Kiedy do pożaru na 10. piętrze krakowskiego wieżowca przyjechały służby, okazało się, że sytuacja jest poważna. Na szczęście w lokalu nie było nikogo, poza Maxem, owczarkiem niemieckim. Najpierw pomogli mu strażacy, później ratownicy medyczni. Podali psu tlen i schłodzili go.
Pożar wybuchł na 10. piętrze wieżowca w krakowskiej Nowej Hucie. Na miejsce od razu ruszyli strażacy i załoga pogotowia.
- Pożar był już bardzo rozwinięty. W uzgodnieniu ze strażą pożarną, zespół przygotował się przed budynkiem na przyjęcie poszkodowanych – relacjonują ratownicy.
Podali tlen, schłodzili
Na szczęście okazało się, że w lokalu nie ma nikogo poza Maxem – owczarkiem niemieckim. Osłabione zwierzę z budynku wynieśli strażacy.

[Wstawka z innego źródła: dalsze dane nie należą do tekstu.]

--- src/rtl/dmem_shadow_responder.sv ---
// Memory-bus responder with programmable wait states that shadows writes to a
// small set of tracked words and merges the shadowed bytes into read data.
module dmem_shadow_responder #(
  parameter int XLEN     = 32,
  parameter int NTRACK   = 2,
  parameter int MAX_WAIT = 7
) (
  input  logic                 clk,
  input  logic                 reset,
  input  logic                 mem_valid,
  input  logic                 mem_instr,
  input  logic [31:0]          mem_addr,
  input  logic [XLEN-1:0]      mem_wdata,
  input  logic [XLEN/8-1:0]    mem_wstrb,
  output logic                 mem_ready,
  output logic [XLEN-1:0]      mem_rdata,
  input  logic [XLEN-1:0]      ext_rdata,
  input  logic [3:0]           wait_req,
  input  logic [32*NTRACK-1:0] track_addr,
  input  logic [NTRACK-1:0]    track_en,
  output logic                 proto_err,
  output logic [NTRACK-1:0]    hit
);

  localparam int          NB        = XLEN / 8;
  localparam int          LSB       = (XLEN == 64) ? 3 : 2;
  localparam logic [31:0] WORD_MASK = ~((32'd1 << LSB) - 32'd1);
  localparam logic [3:0]  MAX_W     = 4'(MAX_WAIT);

  localparam logic [1:0] S_IDLE = 2'd0;
  localparam logic [1:0] S_WAIT = 2'd1;
  localparam logic [1:0] S_RESP = 2'd2;

  logic [1:0]      state_q, state_d;
  logic [3:0]      cnt_q, cnt_d;
  logic [31:0]     addr_q, addr_d;
  logic [XLEN-1:0] wdata_q, wdata_d;
  logic [NB-1:0]   wstrb_q, wstrb_d;
  logic            instr_q, instr_d;
  logic            proto_q, proto_d;

  logic [NTRACK-1:0][XLEN-1:0] data_q, data_d;
  logic [NTRACK-1:0][NB-1:0]   valid_q, valid_d;

  logic [NTRACK-1:0] match_s;
  logic [3:0]        wait_clip_s;
  logic              in_resp_s;
  logic              wr_commit_s;
  logic              busy_s;
  logic              mismatch_s;

  assign wait_clip_s = (wait_req > MAX_W) ? MAX_W : wait_req;
  assign in_resp_s   = (state_q == S_RESP);
  assign wr_commit_s = in_resp_s && (wstrb_q != '0);
  assign busy_s      = (state_q == S_WAIT) || (state_q == S_RESP);
  assign mismatch_s  = !mem_valid || (mem_addr != addr_q) ||
                       (mem_wdata != wdata_q) || (mem_wstrb != wstrb_q);

  assign mem_ready = in_resp_s;
  assign hit       = in_resp_s ? match_s : '0;
  assign proto_err = proto_q;

  // Word-granular match of the latched request against each tracked entry
  always_comb begin
    match_s = '0;
    for (int i = 0; i < NTRACK; i++) begin
      match_s[i] = track_en[i] && !instr_q &&
                   (((addr_q ^ track_addr[32*i +: 32]) & WORD_MASK) == 32'd0);
    end
  end

  // Request sequencing: accept, count down wait states, pulse ready once
  always_comb begin
    state_d = state_q;
    cnt_d   = cnt_q;
    addr_d  = addr_q;
    wdata_d = wdata_q;
    wstrb_d = wstrb_q;
    instr_d = instr_q;
    case (state_q)
      S_IDLE: begin
        if (mem_valid) begin
          addr_d  = mem_addr;
          wdata_d = mem_wdata;
          wstrb_d = mem_wstrb;
          instr_d = mem_instr;
          cnt_d   = wait_clip_s;
          state_d = (wait_clip_s != 4'd0) ? S_WAIT : S_RESP;
        end else begin
          state_d = S_IDLE;
        end
      end
      S_WAIT: begin
        cnt_d   = cnt_q - 4'd1;
        state_d = (cnt_q == 4'd1) ? S_RESP : S_WAIT;
      end
      S_RESP: begin
        state_d = S_IDLE;
      end
      default: begin
        state_d = S_IDLE;
      end
    endcase
  end

  // Sticky flag for a request that drops or changes while outstanding
  always_comb begin
    proto_d = proto_q | (busy_s & mismatch_s);
  end

  // Byte-wise read-modify-write of every matching shadow entry on a write response
  always_comb begin
    data_d  = data_q;
    valid_d = valid_q;
    for (int i = 0; i < NTRACK; i++) begin
      for (int b = 0; b < NB; b++) begin
        data_d[i][8*b +: 8] = (wr_commit_s && match_s[i] && wstrb_q[b]) ?
                              wdata_q[8*b +: 8] : data_q[i][8*b +: 8];
        valid_d[i][b]       = valid_q[i][b] | (wr_commit_s && match_s[i] && wstrb_q[b]);
      end
    end
  end

  // Read merge: iterate high-to-low so the lowest-index valid entry wins per byte
  always_comb begin
    mem_rdata = ext_rdata;
    for (int i = NTRACK - 1; i >= 0; i--) begin
      for (int b = 0; b < NB; b++) begin
        mem_rdata[8*b +: 8] = (in_resp_s && (wstrb_q == '0) && match_s[i] && valid_q[i][b]) ?
                              data_q[i][8*b +: 8] : mem_rdata[8*b +: 8];
      end
    end
  end

  // State, latched request and shadow storage
  always_ff @(posedge clk or posedge reset) begin
    if (reset) begin
      state_q <= S_IDLE;
      cnt_q   <= 4'd0;
      addr_q  <= 32'd0;
      wdata_q <= '0;
      wstrb_q <= '0;
      instr_q <= 1'b0;
      proto_q <= 1'b0;
      data_q  <= '0;
      valid_q <= '0;
    end else begin
      state_q <= state_d;
      cnt_q   <= cnt_d;
      addr_q  <= addr_d;
      wdata_q <= wdata_d;
      wstrb_q <= wstrb_d;
      instr_q <= instr_d;
      proto_q <= proto_d;
      data_q  <= data_d;
      valid_q <= valid_d;
    end
  end

endmodule

--- config.mk ---
export PLATFORM = sky130hd
export DESIGN_NAME = dmem_shadow_responder
export DESIGN_NICKNAME = d
export VERILOG_FILES = /design/src/rtl/dmem_shadow_responder.sv
export SDC_FILE = /design/constraint.sdc
export NUM_CORES = 1
export LEC_CHECK = 0
export CAP_MARGIN = 10
export CORE_AREA = 2 2 116 146
export DETAILED_ROUTE_END_ITERATION = 12
export DIE_AREA = 0 0 118 148
export PLACE_DENSITY = 0.85
export SLEW_MARGIN = 20
export SYNTH_ARGS = -nofsm -noshare
export SYNTH_HDL_FRONTEND = slang
export SYNTH_SLANG_ARGS = --single-unit
--- constraint.sdc ---
create_clock -name clk -period 12.95 [get_ports clk]
set_input_delay 1.9425 -clock clk [delete_from_list [all_inputs] [get_ports clk]]
set_output_delay 1.9425 -clock clk [all_outputs]
set_load 0.1 [all_outputs]
Yosys cells after proc, flatten, opt, wreduce, memory -nomap -nowiden
Index checks and enable logic that the tools add are counted. W data, S select, Z words.

Add/subtract/negate cells: 1. Magnitude comparators: 1. Equality and inequality tests: 7. Multiplexer cells: 16. Bitwise gates (word level): 12. Reduce and logical (&&, ||, !) cells: 41.

Operators with widths (number): $logic_not A32 Y1 (2); $mux W8 (8); $ne A32 B32 Y1 (2); $xor A32 B32 Y32 (2); $logic_and A1 B1 Y1 (26); $or A1 B1 Y1 (9); $mux W2 (4); $mux W4 (2); $pmux W4 S2 (1); $reduce_bool A4 Y1 (2); $eq A4 B1 Y1 const B (1); $gt A4 B3 Y1 const B (1); $logic_not A4 Y1 (1); $logic_or A1 B1 Y1 (4); $ne A4 B4 Y1 (1); $pmux W2 S2 (1); $reduce_and A2 Y1 (2); $sub A4 B1 Y4 const B (1); $eq A2 B1 Y1 const B (1); $eq A2 B2 Y1 const B (1); $logic_not A1 Y1 (2); $logic_not A2 Y1 (1); $ne A2 B2 Y1 const B (1); $reduce_bool A2 Y1 (1); $and A1 B1 Y1 (1).

Register bits: 148. Bits of input ports: 174. Logic and storage cells: 95.

Longest topological paths before layout
Gate-level depths: netlist of run 1.

Word-level depth: 7. Depth in mapped cells: 10. Mapped depth without buffers: 8.

Worst setup path before layout of run 1
Ideal clock, no wire load.

Path type: in2out. From: in track_addr[49]. To: out mem_rdata[0]. Arrival: 5.121 ns. Required time: 11.007 ns. Path slack: 5.887 ns. Stages: 8. Cells stage by stage: xor2_1 or4_4 nor4_4 and3_4 buf_12 buf_12 a41oi_1 a21oi_1.

Cells in the longest elaborated chain, start to end: 7.

RTL lines: from (decl) (line 19) `input logic [32*NTRACK-1:0] track_addr,`; $xor A32 B32 Y32 (line 68) `(((addr_q ^ track_addr[32*i +: 32]) & WORD_MASK) == 32'd0);`; $logic_not A32 Y1 (line 68); $logic_and A1 B1 Y1 (line 67) `match_s[i] = track_en[i] && !instr_q &&`; $logic_and A1 B1 Y1 (2 in a row) (line 129) `mem_rdata[8*b +: 8] = (in_resp_s && (wstrb_q == '0) && match_s[i] && valid_q[i][b]) ?`; $mux W8 (2 in a row) (line 129); to (decl) (line 16) `output logic [XLEN-1:0] mem_rdata,`.

Every way passes these cells.

Final worst setup path of run 1
From: in track_addr[48]. To: out mem_rdata[22].

The elaborated chain is that of the path after synthesis.

==> impl_metrics.env, run 1 <==
export IMPL_clock_fmax_mhz=125
export IMPL_dr_total_vias=6963
export IMPL_die_area_um2=17500
export IMPL_post_synth_cell_area_avg_um2=11.6
export IMPL_synth_compound_area_share_pct=8.29
export IMPL_grt_overflow=0
export IMPL_via_per_inst=5.99
export IMPL_worst_slew_pin_slew_ps=1060
export IMPL_routedWlPerCell_um=21.7
export IMPL_clkTransAtPathRegs_ps=70
export IMPL_fin_crit_ps=8020
export IMPL_place_inst=1130
export IMPL_synthAdderAreaFrac_pct=0.737
export IMPL_fin_cells=1163
export IMPL_min_path_type="flop to flop"
export IMPL_core_area_um2=16100
export IMPL_synth_xor_area_share_pct=11.3
export IMPL_die_w_um=118
export IMPL_place_gp_congestion=0.912
export IMPL_fp_dieH_um=148
export IMPL_drtIter0Drc=526
export IMPL_wl_met3_um=1680
export IMPL_yosys_warnings=0
export IMPL_p_sw_share_pct=37.2
export IMPL_cts_resized=0
export IMPL_synthMuxAreaShare_pct=18.0
export IMPL_pwr_share_clk_pct=27.7
export IMPL_hold_depth=1
export IMPL_worstSetupStartpointType="input port"
export IMPL_synth_top_flop_cell="dfrtp_1"
export IMPL_grt_pass1_wl_um=39300
export IMPL_hold_buffers=0
export IMPL_finalMaxSlewViolations=0
export IMPL_ys_async_sr_fraction_pct=100
export IMPL_grt_use_total_pct=29.4
export IMPL_port_buffers=205
export IMPL_maxCapViolCount=0
export IMPL_cts_root_buf="clkbuf_16"
export IMPL_cts_htree_levels=4
export IMPL_grt_pass1_vias=7277
export IMPL_drcViolationCount=0
export IMPL_hold_violations=0
export IMPL_ys_ff_latch=148
export IMPL_top_layer="met4"
export IMPL_drive_above_1_share_pct=17.9
export IMPL_maxSlewHeadroom_pct=29.3
export IMPL_start_util_pct=52.8
export IMPL_internal_power_w=0.00120
export IMPL_fin_setup_tns_ps=0
export IMPL_num_rows=52
export IMPL_fin_skew_ps=9.53
export IMPL_grt_max_degree=87
export IMPL_yosysUniqueCellTypes=57
export IMPL_dp_hpwl_um=18700
export IMPL_r2r_cells=8
export IMPL_rsz0062_at_grt="false"
export IMPL_syn_area_um2=8480
export IMPL_combPwrFrac_pct=32.1
export IMPL_seqPwrFrac_pct=40.3
export IMPL_io_pins=210
export IMPL_cp_max_fo=36
export IMPL_syn_inst=733
export IMPL_finalCritPeriodShare_pct=61.9
export IMPL_clock_latency_ps=430
export IMPL_power_density_nw_per_um2=170
export IMPL_cts_tree="built"
export IMPL_met2_length_um=13000
export IMPL_synth_simple_area_share_pct=14.3
export IMPL_crit_arrival_ps=6080
export IMPL_p_leak_nw=4.90
export IMPL_max_vdd_ir_drop_v=0.0000945
export IMPL_drt_pass1_iterations=5
export IMPL_syn_nets=912
export IMPL_ant_nets=0
export IMPL_end_kind="output pin"
export IMPL_wirelength_met1_um=9480
export IMPL_wl_um=25300
export IMPL_cts_setup_buffers=0
export IMPL_worstPathRequired_ps=11010
export IMPL_outcome="complete, no violations"
export IMPL_grt_antenna_before_repair=1
export IMPL_cts_made_buffers=17
export IMPL_synth_top_family_by_area="multiplexers"
export IMPL_area_growth_pct=32.7
export IMPL_clockBufferDepth=2
export IMPL_synth_edf_count=0
export IMPL_clock_sinks=148
export IMPL_finalSetupViolCount=0
export IMPL_crit_type="input port to output pin"
export IMPL_ys_seq_area_share_pct=43.7
export IMPL_nets=1112
export IMPL_power_switching_w=0.000713
==> cells in the final DEF, fill, tap and decap left out, types with 5 or more instances in the layout <==
cell / count
nor3_1: 8
o21ai_0: 11
dfrtp_1: 148
ha_1: 5
nor4_1: 63
mux2_1: 10
mux2_2: 83
a21oi_1: 36
nand2b_1: 15
xor2_1: 97
xnor2_1: 12
inv_6: 5
nand2_1: 52
nand4_1: 13
mux2_4: 32
o22ai_1: 5
inv_1: 21
clkdlybuf4s50_1: 205
clkbuf_16: 17
nor2b_1: 5
a41oi_1: 32
==> kinds of logic after synthesis <==
logic type      after synthesis
buf+inv                      50
fa+ha+maj                     5
xor+xnor                    109
mux                         125
simple gates                194
flops                       148
compound gates              102
==> registers in the layout, indices dropped and copies added, names as in the netlist <==
name	count
data_q	64
addr_q	32
wdata_q	32
valid_q	8
cnt_q	4
wstrb_q	4
state_q	2
instr_q	1
proto_err	1
==> cell usage after synthesis, types with 4 or more instances <==
master	number	area, um2
nor3_1	8	40.0
o22ai_1	5	31.3
o21ai_0	11	55.1
xor2_1	97	850
buf_12	4	80.1
nand4_1	13	81.3
nand2_1	53	199
mux2_4	32	480
or4_1	4	30.0
clkbuf_1	5	18.8
and2_0	4	25.0
xnor2_1	12	105
dfrtp_1	148	3700
nor2_1	4	15.0
mux2_2	83	935
mux2_1	10	113
inv_1	22	82.6
nand2b_1	15	93.8
ha_1	5	62.6
nor2b_1	5	31.3
a41oi_1	32	280
nor4_1	63	394
nand2_8	4	80.1
buf_1	5	18.8
dlygate4sd1_1	6	52.6
a21oi_1	36	180
==> layout make-up <==
type                            count  area [um2]
Antenna cell                        1        2.50
Clock buffer                       18         429
Clock inverter                     14         200
Fill cell                        1130        4810
Inverter                           22        87.6
Multi-Input combinational cell    535        4480
Sequential cell                   148        3700
Tap cell                          216         270
Timing Repair Buffer              209        2090
==> critical path, cell delays in order <==
cell             delay (ps)
clkdlybuf4s50_1         490
nor2b_1                  50
a2111o_1                390
nor4_2                  770
and3_4                  780
a41oi_1                 220
a21oi_1                 250
clkdlybuf4s50_1        1170
==> stage by stage <==
stage          instance area, um2  util [%]  setup WS, ps  power [W]  hold slack [ps]
3_5_place_dp                10600      66.1          5090    0.00138              458
5_1_grt                     11300      70.1          4870    0.00200              486
2_1_floorplan                8480         -          5890    0.00115              435
4_1_cts                     11300      70.0          5050    0.00192              476
6_report                    11300      70.1          4930    0.00192              474
3_3_place_gp                10600      66.1          5130    0.00135              447
==> metal layers <==
layer	GRT usage [%]	up-vias
met3	6.60	79
li1	-	3123
met2	51.5	352
met1	33.9	3409
met5	0	-
met4	14.4	0
==> worst paths after layout <==
| path | start | endpoint | slack (ps) |
|---|---|---|---|
| hold / removal | valid_q[0]$_DFF_PP0_ | valid_q[0]$_DFF_PP0_ | 470 |
| setup / recovery | track_addr[48] | mem_rdata[22] | 4930 |
| min in group asynchronous | reset | addr_q[0]$_DFFE_PP0P_ | 1970 |
| max in group asynchronous | reset | cnt_q[0]$_DFFE_PP0P_ | 9790 |
| hold reg to reg | valid_q[0]$_DFF_PP0_ | valid_q[0]$_DFF_PP0_ | 470 |
| setup reg to reg | state_q[0]$_DFF_PP0_ | data_q[58]$_DFFE_PP0P_ | 9710 |
==> power by group through the flow <==
stage | clock, W | combinational, W | sequential [W]
CTS | 0.000534 | 0.000614 | 0.000768
global placement | 0 | 0.000592 | 0.000761
floorplan | 0 | 0.000437 | 0.000711
finish | 0.000531 | 0.000615 | 0.000772
detailed placement | 0 | 0.000604 | 0.000772
global route | 0.000555 | 0.000663 | 0.000787
(Power assumes the default switching activity.)
==> run 2, diff against run 1 <==
--- a/config.mk
+++ b/config.mk
@@ -6,10 +6,10 @@
 export NUM_CORES = 1
 export LEC_CHECK = 0
 export CAP_MARGIN = 10
-export CORE_AREA = 2 2 116 146
+export CORE_AREA = 2 2 126 159
 export DETAILED_ROUTE_END_ITERATION = 12
-export DIE_AREA = 0 0 118 148
-export PLACE_DENSITY = 0.85
+export DIE_AREA = 0 0 128 161
+export PLACE_DENSITY = 0.76
 export SLEW_MARGIN = 20
 export SYNTH_ARGS = -nofsm -noshare
 export SYNTH_HDL_FRONTEND = slang
==> constraint.sdc (replaced) <==
create_clock -name clk -period 7 [get_ports clk]
set_input_delay 1.05 -clock clk [delete_from_list [all_inputs] [get_ports clk]]
set_output_delay 1.05 -clock clk [all_outputs]
set_load 0.1 [all_outputs]
==> run 2 against run 1 <==
  * Wire length is 3.0% lower
  * Highest routed layer unchanged
  * Cell area is 1.2% lower
  * Total power is 76% higher
  * Via count is 4.5% lower
  * Non-clock buffer count is 2 higher
  * Register-to-register slack worse by 5900 ps
  * Hold slack worse by 12 ps
==> impl_metrics.env, run 2 (synthesis gave the netlist of run 1 again) <==
export IMPL_outcome="complete, no violations"
export IMPL_worstPathCellList="clkdlybuf4s50_1 -> nor2b_1 -> a2111o_1 -> nor4_2 -> and3_4 -> a41oi_1 -> a21oi_1 -> buf_4"
export IMPL_clock_fmax_mhz=187
export IMPL_routedWlPerCell_um=20.8
export IMPL_cts_htree_levels=4
export IMPL_hold_violations=0
export IMPL_die_area_um2=20600
export IMPL_maxSlewHeadroom_pct=31.4
export IMPL_largest_register="data_q"
export IMPL_hold_buffers=0
export IMPL_worstPathRequired_ps=5950
export IMPL_crit_slowest_cell="and3_4"
export IMPL_cts_tree="built"
export IMPL_maxCapViolCount=0
export IMPL_drt_pass1_iterations=5
export IMPL_fp_dieH_um=161
export IMPL_antenna_cells=0
export IMPL_grt_use_total_pct=24.6
export IMPL_dp_hpwl_um=18800
export IMPL_grt_pass1_wl_um=38400
export IMPL_mostFrequentLayoutCell="clkdlybuf4s50_1"
export IMPL_grt_overflow=0
export IMPL_clock_sinks=148
export IMPL_place_gp_congestion=0.905
export IMPL_clockBufferDepth=2
export IMPL_start_util_pct=44.4
export IMPL_reg_largest_list="data_q (64), addr_q (32), wdata_q (32)"
export IMPL_clkTransAtPathRegs_ps=60
export IMPL_hold_depth=1
export IMPL_mostFrequentLayoutCells="clkdlybuf4s50_1, dfrtp_1, xor2_1, mux2_2, nor4_1"
export IMPL_port_buffers=205
export IMPL_die_w_um=128
export IMPL_power_density_nw_per_um2=304
export IMPL_io_pins=210
export IMPL_via_per_inst=5.62
export IMPL_cts_setup_buffers=0
export IMPL_crit_type="input port to output pin"
export IMPL_grt_antenna_before_repair=0
export IMPL_fin_skew_ps=8.29
export IMPL_area_growth_pct=31.1
export IMPL_worst_slew_pin_slew_ps=1030
export IMPL_core_area_um2=19100
export IMPL_rsz0062_at_grt="false"
export IMPL_hold_path_startpoint="proto_err$_DFF_PP0_"
export IMPL_cts_root_buf="clkbuf_16"
export IMPL_grt_max_degree=83
export IMPL_drcViolationCount=0
export IMPL_crit_arrival_ps=4280
export IMPL_hold_end="proto_err$_DFF_PP0_"
export IMPL_r2r_start="state_q[0]$_DFF_PP0_"
export IMPL_rr_endpoint="data_q[34]$_DFFE_PP0P_"
export IMPL_finalSetupViolCount=0
export IMPL_holdWs_ps=462
export IMPL_cts_made_buffers=17
export IMPL_fin_setup_tns_ps=0
export IMPL_cp_max_fo=36
export IMPL_r2r_slack_ps=3780
export IMPL_finalCritPeriodShare_pct=76.2
export IMPL_nets=1114
export IMPL_end_kind="output pin"
export IMPL_fin_crit_ps=5330
export IMPL_cts_resized=0
export IMPL_grt_pass1_vias=6983
export IMPL_drtIter0Drc=434
export IMPL_worstSetupStartpointType="input port"
export IMPL_drive_above_1_share_pct=21.0
export IMPL_r2r_cells=8
export IMPL_ant_nets=0
export IMPL_largest_reg_flops=64
export IMPL_clock_latency_ps=420
export IMPL_wl_um=24500
export IMPL_finalMaxSlewViolations=0
export IMPL_dr_total_vias=6647
export IMPL_min_path_type="flop to flop"
export IMPL_num_rows=57
export IMPL_p_leak_nw=4.90
export IMPL_max_stage_delay_ps=760
export IMPL_max_vdd_ir_drop_v=0.000160
## run 2: area by class of cell
cell class | instances | area (um2)
clock buffer | 22 | 454
clock inverter | 9 | 82.6
fill | 1655 | 7990
tap | 236 | 295
multi-input combinational | 535 | 4480
sequential | 148 | 3700
timing repair buffer | 211 | 2020
inverter | 22 | 87.6
## run 2: critical path: cells and delay by family
family / cells / cell delay (ps)
and+or+nand+nor: 3 / 1550
buffers and inverters: 2 / 820
AOI/OAI and AO/OA: 3 / 860
## run 2: power breakdown
group,leakage [nW],internal [W],switching (W)
clock network,0.260,0.000494,0.000346
registers,1.91,0.00108,0.000351
logic,2.73,0.000549,0.000568
## run 2: routing by layer
metal | track usage [%] | vias to the layer above | wire length [um]
met3 | 4.37 | 49 | 1130
met5 | 0 | - | 0
li1 | - | 3118 | -
met1 | 30.1 | 3261 | 9970
met4 | 9.44 | 0 | 686
met2 | 43.1 | 219 | 12800
## run 2: metrics by stage
step / util [%] / std cells / setup WS, ps / area (um2) / power (W)
6_report: 58.2 / 1183 / 1670 / 11100 / 0.00338
5_1_grt: 58.2 / 1183 / 1490 / 11100 / 0.00357
4_1_cts: 58.2 / 1183 / 1670 / 11100 / 0.00340
3_5_place_dp: 55.4 / 1152 / 1680 / 10600 / 0.00255
3_3_place_gp: 55.4 / 1152 / 1720 / 10600 / 0.00252
2_1_floorplan: - / 733 / 1720 / 8480 / 0.00212
## run 2: worst max path at each step
stage | startpoint | endpoint | slack [ps] | cells past startpoint
2_1_floorplan | track_addr[49] | mem_rdata[0] | 1720 | 8
3_3_place_gp | track_addr[48] | mem_rdata[22] | 1720 | 8
3_5_place_dp | track_addr[48] | mem_rdata[22] | 1680 | 8
4_1_cts | track_addr[48] | mem_rdata[22] | 1670 | 8
5_1_grt | track_addr[59] | mem_rdata[29] | 1490 | 8
6_report | track_addr[48] | mem_rdata[22] | 1670 | 8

- Choć ratownictwo medyczne nie jest dedykowane do ratowania zwierząt, trudno było zostawić zwierzę bez pomocy. Ratownicy podjęli próbę ratunku, podali tlen i schłodzili psa. Dzięki temu Max odzyskał przytomność – relacjonuje Joanna Sieradzka z krakowskiego pogotowia.
Pies został przekazany właścicielom, którzy odwieźli go do weterynarza.